Após a operação, realizada no dia 13 de agosto, a prefeitura divulgou uma nota dizendo que nunca houve busca e apreensão na sede do Poder Executivo ou contratos com investigados. Além disso, defendeu os servidores alvos.
“Jameire Santos: a Prefeitura reafirma seu respeito à sua honra e trajetória e agradece pelos serviços prestados ao Município durante o período em que esteve à frente da Secretaria Municipal de Saúde. São assegurados seu direito à presunção de inocência, à ampla defesa e ao contraditório.Alexandre Zamboni: atual secretário municipal de Fazenda, também tem assegurados o direito à presunção de inocência, à ampla defesa, ao contraditório e à preservação de sua honra”, diz a nota.
Investigação em Bela Vista
A juíza May Melke Amaral Penteado Siravegna afirma que as atividades da organização criminosa “não cessaram com a troca dos agentes públicos que sucederam após as eleições municipais” e que o grupo “continua em plena atuação neste ano de 2026”.
A abordagem a Bela Vista começou em 4 de dezembro de 2024, antes mesmo da posse da nova gestão. Naquele dia, segundo a decisão que autorizou a prisão, a gerente administrativa da Prontomed, Tatiane Barbosa de Souza Grubert, mandou mensagem ao investigado Rodrigo Valencio Onofre perguntando se ele conhecia “Alexandre Zamboni”. Disse que pretendia vender os serviços da clínica à Prefeitura de Bela Vista.
Zamboni assumiria a Secretaria Municipal de Fazenda do município em 1º de janeiro de 2025.
Rodrigo confirmou conhecê-lo. Tatiane, então, afirmou lembrar dele, “haja vista que fazia parte de esquemas ilegais”, registra a decisão.
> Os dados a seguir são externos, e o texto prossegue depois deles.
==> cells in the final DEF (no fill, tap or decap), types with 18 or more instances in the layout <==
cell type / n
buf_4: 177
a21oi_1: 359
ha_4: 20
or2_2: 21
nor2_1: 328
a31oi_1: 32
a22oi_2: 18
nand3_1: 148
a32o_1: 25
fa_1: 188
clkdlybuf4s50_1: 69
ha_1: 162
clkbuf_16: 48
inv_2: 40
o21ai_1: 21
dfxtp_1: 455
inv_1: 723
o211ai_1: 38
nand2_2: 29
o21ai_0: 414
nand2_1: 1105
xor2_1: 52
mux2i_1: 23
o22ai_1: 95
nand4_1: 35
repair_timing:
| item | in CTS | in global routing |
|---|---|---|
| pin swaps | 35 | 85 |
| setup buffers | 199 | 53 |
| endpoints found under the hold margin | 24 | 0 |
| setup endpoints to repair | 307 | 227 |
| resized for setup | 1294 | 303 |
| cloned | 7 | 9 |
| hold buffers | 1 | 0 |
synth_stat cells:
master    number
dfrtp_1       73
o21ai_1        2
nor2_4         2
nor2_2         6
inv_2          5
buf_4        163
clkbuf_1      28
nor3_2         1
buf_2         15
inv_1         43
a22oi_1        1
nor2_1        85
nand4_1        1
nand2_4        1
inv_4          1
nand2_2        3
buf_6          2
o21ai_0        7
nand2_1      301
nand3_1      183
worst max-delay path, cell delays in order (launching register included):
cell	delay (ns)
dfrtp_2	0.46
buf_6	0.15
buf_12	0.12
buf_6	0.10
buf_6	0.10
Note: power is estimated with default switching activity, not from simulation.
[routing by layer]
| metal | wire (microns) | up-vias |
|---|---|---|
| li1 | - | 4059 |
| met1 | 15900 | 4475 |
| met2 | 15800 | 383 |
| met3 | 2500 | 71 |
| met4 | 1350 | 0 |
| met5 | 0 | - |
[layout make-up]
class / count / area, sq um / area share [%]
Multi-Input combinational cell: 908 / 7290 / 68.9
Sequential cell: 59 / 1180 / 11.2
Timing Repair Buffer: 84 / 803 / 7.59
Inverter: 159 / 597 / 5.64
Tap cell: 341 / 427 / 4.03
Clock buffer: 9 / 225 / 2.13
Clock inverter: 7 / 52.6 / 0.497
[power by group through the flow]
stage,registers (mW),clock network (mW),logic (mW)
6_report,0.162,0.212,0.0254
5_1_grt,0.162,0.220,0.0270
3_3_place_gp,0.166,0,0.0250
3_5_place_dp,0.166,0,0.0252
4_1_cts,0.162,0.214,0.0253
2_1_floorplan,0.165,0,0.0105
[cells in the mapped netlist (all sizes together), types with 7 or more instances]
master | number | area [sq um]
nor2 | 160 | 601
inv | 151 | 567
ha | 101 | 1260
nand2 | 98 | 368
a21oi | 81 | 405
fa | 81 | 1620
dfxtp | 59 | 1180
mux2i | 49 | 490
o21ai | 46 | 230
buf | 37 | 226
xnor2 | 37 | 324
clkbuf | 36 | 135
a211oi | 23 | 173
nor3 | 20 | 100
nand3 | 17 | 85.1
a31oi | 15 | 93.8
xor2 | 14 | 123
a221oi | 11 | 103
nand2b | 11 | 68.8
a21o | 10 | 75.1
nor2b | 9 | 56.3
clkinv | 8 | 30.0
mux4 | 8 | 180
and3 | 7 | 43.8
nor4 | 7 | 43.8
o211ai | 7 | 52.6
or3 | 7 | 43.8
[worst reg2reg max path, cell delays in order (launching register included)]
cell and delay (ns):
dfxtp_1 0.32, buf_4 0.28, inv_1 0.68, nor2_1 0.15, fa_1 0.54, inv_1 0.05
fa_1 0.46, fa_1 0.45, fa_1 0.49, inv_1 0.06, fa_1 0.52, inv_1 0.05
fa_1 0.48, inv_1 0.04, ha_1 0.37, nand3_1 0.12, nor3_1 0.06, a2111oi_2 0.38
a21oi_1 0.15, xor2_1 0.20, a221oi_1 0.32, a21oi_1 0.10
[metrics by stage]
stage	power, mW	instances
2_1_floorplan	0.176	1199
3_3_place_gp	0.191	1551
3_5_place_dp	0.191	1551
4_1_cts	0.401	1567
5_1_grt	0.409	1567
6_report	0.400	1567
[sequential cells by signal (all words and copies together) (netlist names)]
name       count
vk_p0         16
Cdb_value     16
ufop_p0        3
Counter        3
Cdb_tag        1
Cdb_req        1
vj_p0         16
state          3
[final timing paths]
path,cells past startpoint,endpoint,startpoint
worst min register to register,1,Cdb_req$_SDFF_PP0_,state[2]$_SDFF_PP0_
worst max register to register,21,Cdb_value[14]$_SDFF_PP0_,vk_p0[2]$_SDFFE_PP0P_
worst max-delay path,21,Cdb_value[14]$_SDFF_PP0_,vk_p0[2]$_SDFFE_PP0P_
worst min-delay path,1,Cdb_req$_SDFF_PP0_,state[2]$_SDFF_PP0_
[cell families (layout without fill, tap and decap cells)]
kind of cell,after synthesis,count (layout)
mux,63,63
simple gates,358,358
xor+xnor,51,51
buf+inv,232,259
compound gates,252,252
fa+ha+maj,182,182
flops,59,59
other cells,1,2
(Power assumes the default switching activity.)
--- src/rtl/txn_arbiter.sv ---
// Round-robin arbiter sharing one slave's write and read channels among NUM_MASTERS requesters.
// A slave that never raises ready is converted into a timeout error response (resp 11).
module txn_arbiter #(
  parameter int NUM_MASTERS = 4,
  parameter int ADDR_W      = 8,
  parameter int DATA_W      = 32,
  parameter int TIMEOUT     = 16
) (
  input  logic                             clk,
  input  logic                             rst,
  input  logic [NUM_MASTERS-1:0]           m_valid,
  input  logic [NUM_MASTERS-1:0]           m_write,
  input  logic [NUM_MASTERS*ADDR_W-1:0]    m_addr,
  input  logic [NUM_MASTERS*DATA_W-1:0]    m_wdata,
  output logic [NUM_MASTERS-1:0]           m_ready,
  output logic [1:0]                       m_resp,
  output logic [DATA_W-1:0]                m_rdata,
  output logic [$clog2(NUM_MASTERS)-1:0]   grant_id,
  output logic                             busy,
  output logic                             w_valid,
  output logic [ADDR_W-1:0]                w_addr,
  output logic [DATA_W-1:0]                w_data,
  input  logic                             w_ready,
  input  logic [1:0]                       w_resp,
  output logic                             r_valid,
  output logic [ADDR_W-1:0]                r_addr,
  input  logic                             r_ready,
  input  logic [1:0]                       r_resp,
  input  logic [DATA_W-1:0]                r_data
);

  localparam int IDW  = $clog2(NUM_MASTERS);
  localparam int CNTW = $clog2(TIMEOUT);

  typedef enum logic [1:0] {IDLE = 2'd0, ISSUE = 2'd1, DONE = 2'd2} state_t;

  state_t                   state_r, state_s;
  logic [IDW-1:0]           ptr_r, ptr_s, grant_r, grant_s, win_s;
  logic                     wr_r, wr_s, sel_wr_s;
  logic [ADDR_W-1:0]        addr_r, addr_s, sel_addr_s;
  logic [DATA_W-1:0]        data_r, data_s, sel_data_s;
  logic [CNTW-1:0]          cnt_r, cnt_s;
  logic                     w_valid_r, w_valid_s, r_valid_r, r_valid_s;
  logic [NUM_MASTERS-1:0]   m_ready_r, m_ready_s;
  logic [1:0]               m_resp_r, m_resp_s;
  logic [DATA_W-1:0]        m_rdata_r, m_rdata_s;
  logic                     busy_r, busy_s;
  logic                     accept_s, timeout_s;

  // First requester strictly after ptr, wrapping; the last granted master has lowest priority.
  function automatic logic [IDW-1:0] rr_pick(input logic [NUM_MASTERS-1:0] req,
                                             input logic [IDW-1:0] ptr);
    logic [IDW-1:0]         pick;
    logic                   found, hit;
    logic [NUM_MASTERS-1:0] req_rot;
    int                     idx;
    pick  = ptr;
    found = 1'b0;
    for (int k = 1; k <= NUM_MASTERS; k++) begin
      idx     = (int'(ptr) + k) % NUM_MASTERS;
      req_rot = req >> idx;
      hit     = !found && req_rot[0];
      pick    = hit ? IDW'(idx) : pick;
      found   = found | hit;
    end
    return pick;
  endfunction

  // Winner selection and handshake conditions
  always_comb begin
    win_s      = rr_pick(m_valid, ptr_r);
    sel_wr_s   = m_write[win_s];
    sel_addr_s = m_addr[win_s*ADDR_W +: ADDR_W];
    sel_data_s = m_wdata[win_s*DATA_W +: DATA_W];
    accept_s   = wr_r ? (w_valid_r && w_ready) : (r_valid_r && r_ready);
    timeout_s  = (cnt_r == CNTW'(TIMEOUT - 1));
  end

  // State register
  always_ff @(posedge clk or posedge rst) begin
    if (rst) state_r <= IDLE;
    else     state_r <= state_s;
  end

  // Next-state logic
  always_comb begin
    state_s = state_r;
    case (state_r)
      IDLE:    if (|m_valid) state_s = ISSUE; else state_s = IDLE;
      ISSUE:   if (accept_s || timeout_s) state_s = DONE; else state_s = ISSUE;
      DONE:    state_s = IDLE;
      default: state_s = IDLE;
    endcase
  end

  // Next values of the holding registers and registered outputs
  always_comb begin
    ptr_s     = ptr_r;
    grant_s   = grant_r;
    wr_s      = wr_r;
    addr_s    = addr_r;
    data_s    = data_r;
    cnt_s     = cnt_r;
    w_valid_s = w_valid_r;
    r_valid_s = r_valid_r;
    m_ready_s = '0;
    m_resp_s  = m_resp_r;
    m_rdata_s = m_rdata_r;
    busy_s    = busy_r;
    case (state_r)
      IDLE: begin
        if (|m_valid) begin
          grant_s   = win_s;
          wr_s      = sel_wr_s;
          addr_s    = sel_addr_s;
          data_s    = sel_data_s;
          cnt_s     = '0;
          w_valid_s = sel_wr_s;
          r_valid_s = ~sel_wr_s;
          busy_s    = 1'b1;
        end else begin
          busy_s    = 1'b0;
        end
      end
      ISSUE: begin
        cnt_s = cnt_r + CNTW'(1);
        // Ready is checked before timeout so a last-cycle accept still completes normally.
        if (accept_s) begin
          w_valid_s = 1'b0;
          r_valid_s = 1'b0;
          m_ready_s = NUM_MASTERS'(1) << grant_r;
          m_resp_s  = wr_r ? w_resp : r_resp;
          m_rdata_s = wr_r ? '0 : r_data;
        end else if (timeout_s) begin
          w_valid_s = 1'b0;
          r_valid_s = 1'b0;
          m_ready_s = NUM_MASTERS'(1) << grant_r;
          m_resp_s  = 2'b11;
          m_rdata_s = '0;
        end else begin
          w_valid_s = w_valid_r;
          r_valid_s = r_valid_r;
        end
      end
      DONE: begin
        ptr_s  = grant_r;
        busy_s = 1'b0;
      end
      default: begin
        w_valid_s = 1'b0;
        r_valid_s = 1'b0;
        busy_s    = 1'b0;
      end
    endcase
  end

  // Datapath and output registers
  always_ff @(posedge clk or posedge rst) begin
    if (rst) begin
      ptr_r     <= IDW'(NUM_MASTERS - 1);
      grant_r   <= '0;
      wr_r      <= 1'b0;
      addr_r    <= '0;
      data_r    <= '0;
      cnt_r     <= '0;
      w_valid_r <= 1'b0;
      r_valid_r <= 1'b0;
      m_ready_r <= '0;
      m_resp_r  <= 2'b00;
      m_rdata_r <= '0;
      busy_r    <= 1'b0;
    end else begin
      ptr_r     <= ptr_s;
      grant_r   <= grant_s;
      wr_r      <= wr_s;
      addr_r    <= addr_s;
      data_r    <= data_s;
      cnt_r     <= cnt_s;
      w_valid_r <= w_valid_s;
      r_valid_r <= r_valid_s;
      m_ready_r <= m_ready_s;
      m_resp_r  <= m_resp_s;
      m_rdata_r <= m_rdata_s;
      busy_r    <= busy_s;
    end
  end

  assign m_ready  = m_ready_r;
  assign m_resp   = m_resp_r;
  assign m_rdata  = m_rdata_r;
  assign grant_id = grant_r;
  assign busy     = busy_r;
  assign w_valid  = w_valid_r;
  assign w_addr   = addr_r;
  assign w_data   = data_r;
  assign r_valid  = r_valid_r;
  assign r_addr   = addr_r;

endmodule
[config.mk]
export PLATFORM = sky130hd
export DESIGN_NAME = conv_y_requant
export DESIGN_NICKNAME = d
export VERILOG_FILES = /design/src/rtl/conv_pkg.sv /design/src/rtl/sync_fifo.sv /design/src/rtl/conv_y_requant.sv
export SDC_FILE = /design/constraint.sdc
export NUM_CORES = 1
export LEC_CHECK = 0
export ABC_AREA = 0
export BUFFER_PORTS_ARGS = -buffer_cell sky130_fd_sc_hd__buf_2
export CORE_ASPECT_RATIO = 0.6
export CORE_MARGIN = 1.5
export CORE_UTILIZATION = 55
export CTS_BUF_LIST = sky130_fd_sc_hd__clkbuf_8
export DETAILED_ROUTE_END_ITERATION = 8
export HOLD_SLACK_MARGIN = 0.06
export MAX_ROUTING_LAYER = met4
export PLACE_DENSITY = 0.77
export SETUP_SLACK_MARGIN = 0.2
export SKIP_CTS_REPAIR_TIMING = 1
export SYNTH_ARGS = -nofsm -noshare
export SYNTH_HDL_FRONTEND = slang
export SYNTH_HIERARCHICAL = 1
export SYNTH_SLANG_ARGS = --single-unit
[constraint.sdc]
create_clock -name clk -period 2.53 [get_ports clk]
set_input_delay 0.759 -clock clk [delete_from_list [all_inputs] [get_ports clk]]
set_output_delay 0.759 -clock clk [all_outputs]
set_load 0.02 [all_outputs]
[src/rtl/conv_pkg.sv]
`default_nettype none
// +----------------------------------------------------------------------------+
// | Package   : conv_pkg                                                       |
// | Purpose   : Shared helpers for the convolution output path: number of      |
// |             outputs per convolution vector, signed saturation bounds and   |
// |             the {last, data} FIFO entry layout.                            |
// | Revision  : 1.0  initial release                                           |
// +----------------------------------------------------------------------------+
package conv_pkg;

  localparam int DEF_OUT_WIDTH = 8;

  // Valid-mode 1-D convolution output count.
  function automatic int num_out(input int x_size, input int f_size);
    return x_size - f_size + 1;
  endfunction

  function automatic longint sat_max(input int width);
    return (longint'(1) << (width - 1)) - 1;
  endfunction

  function automatic longint sat_min(input int width);
    return -(longint'(1) << (width - 1));
  endfunction

  localparam longint SAT_MAX = sat_max(DEF_OUT_WIDTH);
  localparam longint SAT_MIN = sat_min(DEF_OUT_WIDTH);

  typedef struct packed {
    logic                            last;
    logic signed [DEF_OUT_WIDTH-1:0] data;
  } z_entry_t;

endpackage
`default_nettype wire

[src/rtl/sync_fifo.sv]
`default_nettype none
// +----------------------------------------------------------------------------+
// | Module    : sync_fifo                                                      |
// | Purpose   : Single-clock FIFO, DEPTH entries of WIDTH bits. Head entry is  |
// |             presented combinationally on rd_data.                          |
// | Ports     : clk, reset (sync, active-high), push/wr_data, pop/rd_data,     |
// |             full, empty, count (0..DEPTH).                                 |
// | Revision  : 1.0  initial release                                           |
// +----------------------------------------------------------------------------+
module sync_fifo #(
  parameter int WIDTH = 9,
  parameter int DEPTH = 4
) (
  input  logic                       clk,
  input  logic                       reset,
  input  logic                       push,
  input  logic [WIDTH-1:0]           wr_data,
  input  logic                       pop,
  output logic [WIDTH-1:0]           rd_data,
  output logic                       full,
  output logic                       empty,
  output logic [$clog2(DEPTH):0]     count
);

  localparam int AW = $clog2(DEPTH);
  localparam int CW = AW + 1;

  logic [WIDTH-1:0] mem [DEPTH];
  logic [AW-1:0]    wr_ptr;
  logic [AW-1:0]    rd_ptr;
  logic             do_push;
  logic             do_pop;

  assign full    = (count == CW'(DEPTH));
  assign empty   = (count == '0);
  assign do_push = push && !full;
  assign do_pop  = pop && !empty;
  assign rd_data = mem[rd_ptr];

  // Storage has no reset; only occupancy tracking is cleared.
  always_ff @(posedge clk) begin
    if (do_push) begin
      mem[wr_ptr] <= wr_data;
    end
  end

  // DEPTH is a power of two, so pointers wrap naturally.
  always_ff @(posedge clk) begin
    if (reset) begin
      wr_ptr <= '0;
      rd_ptr <= '0;
      count  <= '0;
    end else begin
      if (do_push) wr_ptr <= wr_ptr + AW'(1);
      if (do_pop)  rd_ptr <= rd_ptr + AW'(1);
      case ({do_push, do_pop})
        2'b10:   count <= count + CW'(1);
        2'b01:   count <= count - CW'(1);
        default: count <= count;
      endcase
    end
  end

endmodule
`default_nettype wire

[src/rtl/conv_y_requant.sv]
`default_nettype none
// +----------------------------------------------------------------------------+
// | Module    : conv_y_requant                                                 |
// | Purpose   : Requantises the signed Y accumulator stream to OUT_WIDTH-bit   |
// |             signed Z: round-half-up right shift, optional ReLU, saturate.  |
// |             Results are buffered in a FIFO and the last output of every    |
// |             convolution vector is tagged.                                  |
// | Ports     : clk, reset (sync, active-high)                                 |
// |             s_valid_y / s_ready_y / s_data_in_y / cfg_relu_en  (input Y)   |
// |             m_valid_z / m_ready_z / m_data_out_z / m_last_z   (output Z)   |
// | Revision  : 1.0  initial release                                           |
// +----------------------------------------------------------------------------+
module conv_y_requant
  import conv_pkg::*;
#(
  parameter int ACC_SIZE  = 18,
  parameter int OUT_WIDTH = 8,
  parameter int SHIFT     = 7,
  parameter int X_SIZE    = 8,
  parameter int F_SIZE    = 4,
  parameter int DEPTH     = 4
) (
  input  logic                        clk,
  input  logic                        reset,
  input  logic                        s_valid_y,
  output logic                        s_ready_y,
  input  logic signed [ACC_SIZE-1:0]  s_data_in_y,
  input  logic                        cfg_relu_en,
  output logic                        m_valid_z,
  input  logic                        m_ready_z,
  output logic signed [OUT_WIDTH-1:0] m_data_out_z,
  output logic                        m_last_z
);

  localparam int NUM_OUT = num_out(X_SIZE, F_SIZE);
  localparam int LCW     = (NUM_OUT > 1) ? $clog2(NUM_OUT) : 1;
  localparam int CW      = $clog2(DEPTH) + 1;
  localparam int EW      = OUT_WIDTH + 1;
  localparam int RW      = ACC_SIZE + 1;

  // (1 << SHIFT) >> 1 yields 2^(SHIFT-1), and 0 when SHIFT is 0.
  localparam logic signed [RW-1:0] ROUND = RW'((longint'(1) << SHIFT) >> 1);
  localparam logic signed [RW-1:0] Z_MAX = RW'(sat_max(OUT_WIDTH));
  localparam logic signed [RW-1:0] Z_MIN = RW'(sat_min(OUT_WIDTH));

  logic signed [RW-1:0]        y_ext;
  logic signed [RW-1:0]        y_rnd;
  logic signed [RW-1:0]        r_shift;
  logic signed [RW-1:0]        r_relu;
  logic signed [OUT_WIDTH-1:0] z;
  logic                        push;
  logic                        pop;
  logic [LCW-1:0]              last_cnt;
  logic                        push_last;
  logic [EW-1:0]               head;
  logic                        fifo_full;
  logic                        fifo_empty;
  logic [CW-1:0]               fifo_count;

  // One guard bit keeps y + rounding term from overflowing.
  always_comb begin
    y_ext   = {s_data_in_y[ACC_SIZE-1], s_data_in_y};
    y_rnd   = y_ext + ROUND;
    r_shift = y_rnd >>> SHIFT;
    r_relu  = (cfg_relu_en && (r_shift < 0)) ? '0 : r_shift;
    if (r_relu > Z_MAX) begin
      z = Z_MAX[OUT_WIDTH-1:0];
    end else if (r_relu < Z_MIN) begin
      z = Z_MIN[OUT_WIDTH-1:0];
    end else begin
      z = r_relu[OUT_WIDTH-1:0];
    end
  end

  assign push      = s_valid_y && s_ready_y;
  assign pop       = m_valid_z && m_ready_z;
  assign push_last = (last_cnt == LCW'(NUM_OUT - 1));

  always_ff @(posedge clk) begin
    if (reset) begin
      last_cnt <= '0;
    end else if (push) begin
      last_cnt <= push_last ? '0 : last_cnt + LCW'(1);
    end
  end

  sync_fifo #(
    .WIDTH (EW),
    .DEPTH (DEPTH)
  ) u_fifo (
    .clk     (clk),
    .reset   (reset),
    .push    (push),
    .wr_data ({push_last, z}),
    .pop     (pop),
    .rd_data (head),
    .full    (fifo_full),
    .empty   (fifo_empty),
    .count   (fifo_count)
  );

  // Ready depends only on occupancy, never on m_ready_z.
  assign s_ready_y    = !fifo_full;
  assign m_valid_z    = (fifo_count != '0);
  assign m_data_out_z = fifo_empty ? '0   : head[OUT_WIDTH-1:0];
  assign m_last_z     = fifo_empty ? 1'b0 : head[EW-1];

endmodule
`default_nettype wire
Ela procurou Zamboni e fez a proposta “nos mesmos termos do esquema operado em Nioaque”. Segundo o Ministério Público, a proposta foi aceita.
Seis dias depois da posse, em 7 de janeiro de 2025, Tatiane Grubert pediu o agendamento de uma reunião com Zamboni ou com a secretária municipal de Saúde de Bela Vista, Jameire Luzia Francisca dos Santos, para apresentar as propostas da Prontomed no município.
Para o Ministério Público, Jameire e Zamboni “concordaram com a fraude e direcionamento do processo licitatório em benefício da empresa”. A decisão afirma que Tatiane chegou a orientar a secretária de Saúde sobre como conduzir o processo administrativo para garantir o êxito da clínica.
O método seria o mesmo de Nioaque: manipulação de documentos e ajuste prévio de atos administrativos para direcionar o certame
Auditus
No último dia 13 de agosto, o Grupo Especial de Combate à Corrupção (Gecoc) e o Grupo de Atuação Especial e Repressão ao Crime Organizado (Gaeco) deflagraram a segunda fase da Operação “Auditus”.
Foram cumpridos cinco mandados de prisão preventiva e 12 mandados de busca e apreensão nos Municípios de Nioaque, Bonito, Jardim, Bela Vista e Guia Lopes da Laguna. Entre os presos, a ex-secretária de Saúde de Nioaque, Márcia Jara.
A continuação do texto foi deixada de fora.